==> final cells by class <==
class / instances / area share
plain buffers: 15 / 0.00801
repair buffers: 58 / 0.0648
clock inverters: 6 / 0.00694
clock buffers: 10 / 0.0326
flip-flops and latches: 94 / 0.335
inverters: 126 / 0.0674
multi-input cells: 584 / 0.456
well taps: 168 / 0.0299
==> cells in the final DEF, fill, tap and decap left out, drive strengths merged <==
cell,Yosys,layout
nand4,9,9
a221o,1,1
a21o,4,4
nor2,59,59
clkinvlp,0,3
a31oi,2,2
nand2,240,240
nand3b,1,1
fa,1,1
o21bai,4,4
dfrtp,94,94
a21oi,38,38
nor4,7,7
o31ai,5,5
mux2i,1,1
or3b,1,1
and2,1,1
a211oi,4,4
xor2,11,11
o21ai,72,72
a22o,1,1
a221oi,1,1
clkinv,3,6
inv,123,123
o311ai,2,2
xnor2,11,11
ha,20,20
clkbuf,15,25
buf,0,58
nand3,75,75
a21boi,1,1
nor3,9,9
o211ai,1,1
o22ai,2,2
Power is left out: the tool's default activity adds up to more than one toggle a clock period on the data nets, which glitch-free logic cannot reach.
--- src/rtl/fts_sram_pkg.sv ---
package fts_sram_pkg;
  typedef enum logic [1:0] {
    OP_IDLE  = 2'd0,
    OP_READ  = 2'd1,
    OP_WRITE = 2'd2
  } op_e;
endpackage

--- src/rtl/fts_sram_ctrl.sv ---
module fts_sram_ctrl
  import fts_sram_pkg::*;
#(
  parameter int ADDR_W = 6,
  parameter int LANES  = 4
) (
  input  logic              clk_i,
  input  logic              rst_ni,
  input  logic [ADDR_W-1:0] addr_i,
  input  logic [ADDR_W-1:0] burst_addr_i,
  input  logic              addr_strobe_ni,
  input  logic              ce1_ni,
  input  logic              ce2_i,
  input  logic              ce3_ni,
  input  logic              gwe_ni,
  input  logic              bwe_ni,
  input  logic [LANES-1:0]  byte_en_ni,
  input  logic              sleep_i,
  output logic [ADDR_W-1:0] acc_addr_o,
  output logic [LANES-1:0]  lane_we_o,
  output logic [ADDR_W-1:0] addr_q_o,
  output op_e               op_q_o
);
  logic sel, is_wr;
  op_e  op_d;

  assign sel        = !ce1_ni && ce2_i && !ce3_ni && !sleep_i;
  assign is_wr      = !gwe_ni || !bwe_ni;
  assign acc_addr_o = addr_strobe_ni ? burst_addr_i : addr_i;

  for (genvar i = 0; i < LANES; i++) begin : g_lane_we
    assign lane_we_o[i] = sel && (!gwe_ni || (!bwe_ni && !byte_en_ni[i]));
  end

  always_comb begin
    op_d = OP_IDLE;
    if (sel) op_d = is_wr ? OP_WRITE : OP_READ;
  end

  always_ff @(posedge clk_i or negedge rst_ni) begin
    if (!rst_ni) begin
      op_q_o   <= OP_IDLE;
      addr_q_o <= '0;
    end else begin
      op_q_o <= op_d;
      if (sel) addr_q_o <= acc_addr_o;
    end
  end
endmodule

--- src/rtl/fts_sram_array.sv ---
module fts_sram_array #(
  parameter int ADDR_W = 6,
  parameter int LANES  = 4,
  parameter int LANE_W = 8,
  localparam int DEPTH  = 1 << ADDR_W,
  localparam int DATA_W = LANES * LANE_W
) (
  input  logic              clk_i,
  input  logic [LANES-1:0]  we_i,
  input  logic [ADDR_W-1:0] waddr_i,
  input  logic [DATA_W-1:0] wdata_i,
  input  logic [ADDR_W-1:0] raddr_i,
  output logic [DATA_W-1:0] rdata_o
);
  for (genvar i = 0; i < LANES; i++) begin : g_lane
    logic [LANE_W-1:0] mem [DEPTH];
    always_ff @(posedge clk_i) begin
      if (we_i[i]) mem[waddr_i] <= wdata_i[i*LANE_W +: LANE_W];
    end
    // flow-through: no output register
    assign rdata_o[i*LANE_W +: LANE_W] = mem[raddr_i];
  end
endmodule

--- src/rtl/fts_sram.sv ---
module fts_sram
  import fts_sram_pkg::*;
#(
  parameter int ADDR_W = 6,
  parameter int LANES  = 4,
  parameter int LANE_W = 8,
  localparam int DATA_W = LANES * LANE_W
) (
  input  logic              clk_i,
  input  logic              rst_ni,
  input  logic [ADDR_W-1:0] addr_i,
  input  logic [ADDR_W-1:0] burst_addr_i,
  input  logic              addr_strobe_ni,
  input  logic              ce1_ni,
  input  logic              ce2_i,
  input  logic              ce3_ni,
  input  logic              gwe_ni,
  input  logic              bwe_ni,
  input  logic [LANES-1:0]  byte_en_ni,
  input  logic [DATA_W-1:0] wdata_i,
  input  logic              oe_ni,
  input  logic              sleep_i,
  output logic [DATA_W-1:0] rdata_o,
  output logic              drive_o
);
  logic [ADDR_W-1:0] acc_addr, addr_q;
  logic [LANES-1:0]  lane_we;
  op_e               op_q;

  fts_sram_ctrl #(.ADDR_W(ADDR_W), .LANES(LANES)) u_ctrl (
    .clk_i, .rst_ni, .addr_i, .burst_addr_i, .addr_strobe_ni,
    .ce1_ni, .ce2_i, .ce3_ni, .gwe_ni, .bwe_ni, .byte_en_ni, .sleep_i,
    .acc_addr_o(acc_addr), .lane_we_o(lane_we), .addr_q_o(addr_q), .op_q_o(op_q)
  );

  fts_sram_array #(.ADDR_W(ADDR_W), .LANES(LANES), .LANE_W(LANE_W)) u_array (
    .clk_i, .we_i(lane_we), .waddr_i(acc_addr), .wdata_i,
    .raddr_i(addr_q), .rdata_o
  );

  // oe and sleep act without a clock
  assign drive_o = (op_q == OP_READ) && !oe_ni && !sleep_i;
endmodule

--- config.mk ---
export PLATFORM = sky130hd
export DESIGN_NAME = fts_sram
export DESIGN_NICKNAME = d
export VERILOG_FILES = /design/src/rtl/fts_sram_pkg.sv /design/src/rtl/fts_sram_ctrl.sv /design/src/rtl/fts_sram_array.sv /design/src/rtl/fts_sram.sv
export SDC_FILE = /design/constraint.sdc
export NUM_CORES = 2
export LEC_CHECK = 0
export BUFFER_PORTS_ARGS = -buffer_cell sky130_fd_sc_hd__buf_4
export CAP_MARGIN = 20
export CORE_MARGIN = 3
export CORE_UTILIZATION = 25
export DETAILED_ROUTE_END_ITERATION = 8
export SETUP_SLACK_MARGIN = 0.5
export SKIP_LAST_GASP = 1
export SYNTH_ARGS = -nofsm -noshare
export SYNTH_HDL_FRONTEND = slang
export SYNTH_SLANG_ARGS = --single-unit
--- constraint.sdc ---
create_clock -name clk_i -period 3.5 [get_ports clk_i]
set_clock_uncertainty 0.1 [all_clocks]
set_input_delay 0.7 -clock clk_i [delete_from_list [all_inputs] [get_ports clk_i]]
set_output_delay 0.7 -clock clk_i [all_outputs]
set_load 0.03 [all_outputs]
==> flow_summary.ini <==
[synthesis]
ys_seq_area_share_pct = 77.5
synth-simple-area-share_pct = 3.70
ys_seq_elements = 2056
synth_compound_area_share_pct = 2.45
synth_fa_ha_area_share_pct = 0
syn_avg_cell_area_um2 = 21.1
synth_xor_area_share_pct = 0
synth.area.mux_share_pct = 14.9
synthesis.nets = 3841
async_reset_ff_share_pct = 0.389
synth_edf_count = 2048
synthFlopType = edfxtp_1
netlist_area_mm2 = 0.0796
synthCells = 3783
yosys_warnings = 0
ys_types = 48
synth_top_family_by_area = multiplexers

[power]
power_w = 0.0608
p_int_w = 0.0447
ir_worst_vdd_uv = 450
seqPwrFrac_pct = 44.7
powerDensity_mw_per_mm2 = 614
p_leak_nw = 31.3
p_switching_w = 0.0162
power_frac_comb_pct = 21.3
switching_share_pct = 26.6
clkPwrFrac_pct = 34.1

[clock_tree]
cts_buffers = 195
clk_latency_ps = 850
htreeDepth = 4
cts_buffer_depth = 4
cts_sinks = 2056
root_buffer = clkbuf_16
cts_tree = built
path_clk_slew_ps = 60

[routing]
drc = 0
routed_via_density = 4.85
vias = 43000
first_pass_iters = 5
wl_per_cell_um = 26.7
antenna_left = 0
first_iter_violations = 5675
wirelength_um = 236000

[critical_path]
cp_slowest_stage_delay_ps = 490
critPathCaptureType = primary output
startpoint_type = register
worstPathCellList = buf_12, buf_16, buf_16, buf_4, buf_6, mux4_2, a22oi_2, nand4_1, buf_4, and3_4, buf_6
crit_slowest_cell = dfrtp_4
crit_path_max_fanout = 8
critPathKind = register to primary output
required_ps = 2700
worst-endpoint-arrival_ps = 3460

[global_route]
grt_start_max_net_pins = 65
grt_use_met2_pct = 21.9
use_met1_pct = 19.7
grt_pass1_vias = 42500
grt_use_met3_pct = 3.92
grt_first_pass_wirelength_um = 332000
grt_overflow = 0
antenna_found_initial = 21
grt_use_total_pct = 14.1
grt-busiest-layer = met2

[floorplan]
core-area_mm2 = 0.316
chipWidth_um = 570
fp-row-count = 206
io_pins = 91
die_y_um = 570
die_area_mm2 = 0.325
start_util_pct = 25.2

[sta]
finalHoldViolCount = 0
holdWs_ps = 136
rsz0062_at_grt = yes
period_share_pct = 122
tightest_slew_ps = 1060
timing.final.ws_setup_ps = -756
setup_viol = 32
max_freq_mhz = 235
slew_violations = 0
slew_headroom_pct = 29.0
fin_crit_ps = 4260

[placement]
hpwl_um = 154000
portBuffers = 90
routabilityCongestion = 0.846

[finish]
final_core_util_pct = 31.3
drive_gt1_share_pct = 37.8
seq_area_mm2 = 0.0617
n_fill_cell = 30200
multiInputGateArea_mm2 = 0.0182
final_net_count = 4592
syn_to_final_growth_pct = 24.4

[job]
cap_violations = 0

[run_status]
status = finished with violations
violations = negative setup slack

[hold_path]
min_path_type = input pin to async pin
critical path: cells and delay by family, from the launching register on:
kind / cells / cell delay (ps)
flops: 1 / 490
buf+inv: 7 / 1080
simple gates: 2 / 350
mux: 1 / 420
compound gates: 1 / 200
cell usage after synthesis, types with 18 or more instances:
library cell	number	area [um^2]
edfxtp_1	2048	61500
mux4_2	482	10900
nor2_1	291	1090
nand2_1	158	593
clkbuf_1	92	345
mux2i_1	68	681
buf_2	67	335
o22ai_1	61	382
o221ai_1	50	438
nand3_1	48	240
a22oi_1	47	353
nand4_1	46	288
nor2b_1	40	250
a211oi_1	34	255
buf_4	33	248
mux2_2	30	338
and3_1	27	169
a21oi_1	19	95.1
nor3_1	18	90.1
power by group through the flow:
stage | Combinational (W) | Clock, W | Sequential, W
after CTS | 0.0125 | 0.0211 | 0.0272
after detailed placement | 0.0107 | 0 | 0.0277
after floorplan | 0.00564 | 0 | 0.0276
final | 0.0129 | 0.0207 | 0.0272
after global routing | 0.0135 | 0.0221 | 0.0272
after global placement | 0.0106 | 0 | 0.0277
stage by stage:
stage	cell area [um^2]	cells	setup TNS [ps]	worst slack [ps]
4_1_cts	98100	8809	-21630	-748
5_1_grt	99000	8850	-23190	-795
6_report	99000	8855	-20660	-756
3_5_place_dp	89700	8384	-902	-187
3_3_place_gp	89700	8384	-881	-169
2_1_floorplan	79700	3783	0	509
state kept, by name (all words and copies together), names as in the netlist:
name,cells
u_array.g_lane.mem,2048
u_ctrl.op_q_o,2
u_ctrl.addr_q_o,6
cells in the final DEF (no fill, tap or decap), types with 30 or more instances in the layout:
master,n
nand4_1,46
nor2b_1,30
nor2_1,284
nand2_1,150
buf_12,81
o22ai_1,31
mux2_2,30
nand3_1,44
mux2i_1,62
clkbuf_16,200
buf_4,582
clkinv_1,46
edfxtp_1,2048
buf_16,31
mux4_2,482
clkinv_2,48
buf_6,55
worst paths after layout:
kind,startpoint,to,slack (ps),cells after the start
max reg2reg,u_ctrl.addr_q_o[3],u_ctrl.addr_q_o[3],1510,4
min reg2reg,u_ctrl.addr_q_o[5],u_ctrl.addr_q_o[5],690,3
max in group asynchronous,rst_ni,u_ctrl.addr_q_o[1],2930,2
max,u_ctrl.addr_q_o[0],rdata_o[8],-760,11
min,rst_ni,u_ctrl.op_q_o[0],140,2
min in group clk_i,gwe_ni,u_ctrl.op_q_o[0],150,2
final cells by class:
| cell class | instances | area share (%) |
|---|---|---|
| Clock buffer | 226 | 5.09 |
| Tap cell | 4160 | 5.26 |
| Inverter | 2 | 0.00758 |
| Multi-Input combinational cell | 1508 | 18.3 |
| Clock inverter | 124 | 1.06 |
| Antenna cell | 8 | 0.0202 |
| Timing Repair Buffer | 771 | 7.92 |
| Sequential cell | 2056 | 62.3 |
repair_timing:
| action | in CTS | in global routing |
|---|---|---|
| hold buffers | 2 | 0 |
| gates resized for setup | 276 | 103 |
| setup buffers | 56 | 35 |
| pin swaps | 77 | 78 |
| endpoints found under the setup margin | 32 | 32 |
| cloned | 17 | 3 |
| endpoints found under the hold margin | 9 | 0 |
logic make-up (layout without fill, tap and decap cells):
group / Yosys count / after routing
buf+inv: 219 / 1123
mux: 580 / 580
flops: 2056 / 2056
compound gates: 266 / 266
other cells: 0 / 8
simple gates: 662 / 662
metal layers:
layer | share of wire [%] | routed length [um]
met1 | 40 | 94700
met2 | 46 | 109000
met3 | 11 | 27000
met4 | 2.5 | 5790
met5 | 0.066 | 156
Power figures use the tool's default switching activity.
-----
TASK: Reproduce each line of the records in which the string "nets" appears.

SOLUTION TO THIS PROBLEM:
Power is left out: the tool's default activity adds up to more than one toggle a clock period on the data nets, which glitch-free logic cannot reach.
synthesis.nets = 3841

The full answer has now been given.